When the wall reaches the thickness you want, pour the excess slip back into your bucket (you can reuse it), then invert the mold and let it drain for several minutes. The cast piece will continue to firm up and eventually pull away from the mold walls as it shrinks slightly, at which point you can open the mold and remove it.
Using Recycled Scrap in Your Slip
Trimmings, failed casts, and leftover poured-back slip can all go back into your batch. Dry the scrap completely, crush it into small pieces, and add it back to your next mix. The catch is that recycled material already contains deflocculant, so each generation of scrap shifts the chemistry slightly. If you’re using sodium silicate, this means frequent adjustments to keep the slip balanced. Darvan-based slips handle reclaimed material more gracefully and tend to stay stable without constant tweaking.

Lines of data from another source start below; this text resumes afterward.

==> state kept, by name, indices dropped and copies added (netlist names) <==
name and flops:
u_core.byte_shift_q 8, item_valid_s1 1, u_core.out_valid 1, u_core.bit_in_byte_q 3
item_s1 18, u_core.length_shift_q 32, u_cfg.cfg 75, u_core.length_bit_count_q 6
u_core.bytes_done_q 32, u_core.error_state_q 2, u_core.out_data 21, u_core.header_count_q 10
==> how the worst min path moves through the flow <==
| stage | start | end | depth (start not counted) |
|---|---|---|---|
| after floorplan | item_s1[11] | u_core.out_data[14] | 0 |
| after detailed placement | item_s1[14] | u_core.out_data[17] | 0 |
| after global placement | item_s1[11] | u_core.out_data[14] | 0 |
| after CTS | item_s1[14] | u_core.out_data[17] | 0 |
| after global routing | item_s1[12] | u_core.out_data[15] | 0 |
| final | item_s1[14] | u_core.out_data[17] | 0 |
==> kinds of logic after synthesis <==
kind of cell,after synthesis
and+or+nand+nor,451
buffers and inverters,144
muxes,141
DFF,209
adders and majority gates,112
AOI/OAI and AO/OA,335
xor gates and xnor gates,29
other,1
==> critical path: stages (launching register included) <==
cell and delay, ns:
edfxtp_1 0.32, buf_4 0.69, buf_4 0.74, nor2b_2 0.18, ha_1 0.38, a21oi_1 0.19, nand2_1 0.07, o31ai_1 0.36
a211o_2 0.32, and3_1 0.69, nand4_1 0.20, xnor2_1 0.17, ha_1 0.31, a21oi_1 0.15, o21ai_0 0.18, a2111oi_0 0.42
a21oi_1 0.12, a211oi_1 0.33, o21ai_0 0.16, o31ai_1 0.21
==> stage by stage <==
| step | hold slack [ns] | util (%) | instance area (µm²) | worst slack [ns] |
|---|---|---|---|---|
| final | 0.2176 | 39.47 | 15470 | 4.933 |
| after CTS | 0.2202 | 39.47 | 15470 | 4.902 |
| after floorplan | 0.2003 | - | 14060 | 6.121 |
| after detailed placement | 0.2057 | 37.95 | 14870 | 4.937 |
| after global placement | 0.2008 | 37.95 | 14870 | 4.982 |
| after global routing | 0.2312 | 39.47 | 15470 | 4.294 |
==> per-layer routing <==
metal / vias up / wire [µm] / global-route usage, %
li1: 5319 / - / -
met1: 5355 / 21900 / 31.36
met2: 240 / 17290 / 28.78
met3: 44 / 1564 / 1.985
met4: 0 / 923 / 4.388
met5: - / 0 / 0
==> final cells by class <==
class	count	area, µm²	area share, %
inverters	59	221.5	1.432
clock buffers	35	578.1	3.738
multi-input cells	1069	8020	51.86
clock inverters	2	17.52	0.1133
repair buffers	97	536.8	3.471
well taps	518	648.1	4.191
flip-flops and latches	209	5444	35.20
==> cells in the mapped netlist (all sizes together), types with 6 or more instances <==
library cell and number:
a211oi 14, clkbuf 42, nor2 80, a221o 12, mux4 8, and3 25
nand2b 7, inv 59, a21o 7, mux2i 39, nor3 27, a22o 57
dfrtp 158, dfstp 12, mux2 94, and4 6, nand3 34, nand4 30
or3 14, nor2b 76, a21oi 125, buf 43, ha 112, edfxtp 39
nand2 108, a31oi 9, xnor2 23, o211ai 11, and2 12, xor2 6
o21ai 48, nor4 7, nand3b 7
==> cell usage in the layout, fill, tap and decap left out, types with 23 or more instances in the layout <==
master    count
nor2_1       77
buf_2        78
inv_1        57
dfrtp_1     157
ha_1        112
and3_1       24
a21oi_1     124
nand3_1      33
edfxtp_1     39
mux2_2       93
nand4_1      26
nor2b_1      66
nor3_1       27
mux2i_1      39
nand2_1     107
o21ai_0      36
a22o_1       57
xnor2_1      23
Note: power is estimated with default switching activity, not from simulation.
==> src/hdl/lru_replacer_top_assert.svh <==
// Assertion macros shared by the LRU replacement list modules.
`ifndef LRU_REPLACER_TOP_ASSERT_SVH
`define LRU_REPLACER_TOP_ASSERT_SVH

// Condition that holds at every clock edge outside reset.
`define LRU_ASSERT_ALWAYS(lbl, clk, rst_n, expr) \
  lbl: assert property (@(posedge clk) disable iff (!rst_n) (expr)) \
    else $error("LRU replacer assertion failed");

// Same-cycle implication.
`define LRU_ASSERT_IMPL(lbl, clk, rst_n, ante, cons) \
  lbl: assert property (@(posedge clk) disable iff (!rst_n) (ante) |-> (cons)) \
    else $error("LRU replacer assertion failed");

// Next-cycle implication.
`define LRU_ASSERT_NEXT(lbl, clk, rst_n, ante, cons) \
  lbl: assert property (@(posedge clk) disable iff (!rst_n) (ante) |=> (cons)) \
    else $error("LRU replacer assertion failed");

`endif

==> src/hdl/lru_rep_pkg.sv <==
// Shared types and constants of the LRU replacement list.
package lru_rep_pkg;

  localparam int DEPTH_DEF    = 16;
  localparam int KEY_BITS_DEF = 16;

  localparam int CMD_W       = 2;
  localparam int KEY_FIELD_W = 16;
  localparam int IN_TDATA_W  = 24;

  localparam logic [CMD_W-1:0] CMD_INSERT = 2'd0;
  localparam logic [CMD_W-1:0] CMD_VICTIM = 2'd1;
  localparam logic [CMD_W-1:0] CMD_ERASE  = 2'd2;

  typedef struct packed {
    logic capture;
    logic apply;
  } lru_rep_cmd_t;

endpackage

Darvan No. 7 vs. Darvan 811
If you’re choosing between the two, Darvan No. 7 is the better general-purpose option for casting. Slips made with it resist thickening when they sit between uses, which is convenient if you don’t cast every day. Darvan 811 is a shorter-chain polymer designed for vitreous and semivitreous bodies and works well with high-iron clays. While 811 can sometimes achieve higher density slips, those denser batches may not actually cast as well as a slightly thinner slip made with No. 7.
Common Problems and Fixes
- Slip too thick but you’ve already added deflocculant: Check that you’ve measured your dry clay weight accurately. If the clay-to-water ratio is too high, no amount of deflocculant will thin it enough. Add a small amount of water and remix.
- Pinholes in castings: Usually caused by air trapped in the slip. Stir gently (don’t whip), sieve twice, and let the slip age at least 24 hours before use.
- Castings sticking to the mold: The mold may be too wet from previous use. Let it dry thoroughly between pours. This can also happen when the slip has too much water and not enough clay content.
- Uneven wall thickness: The mold may have areas of uneven moisture absorption, or the slip wasn’t poured in quickly enough. Fill the mold in one steady pour and top it off as the level drops during casting.
- Soft, fragile castings: Almost always a sign of too much water in the slip. Increase your deflocculant slightly and reduce water to bring the solids content up.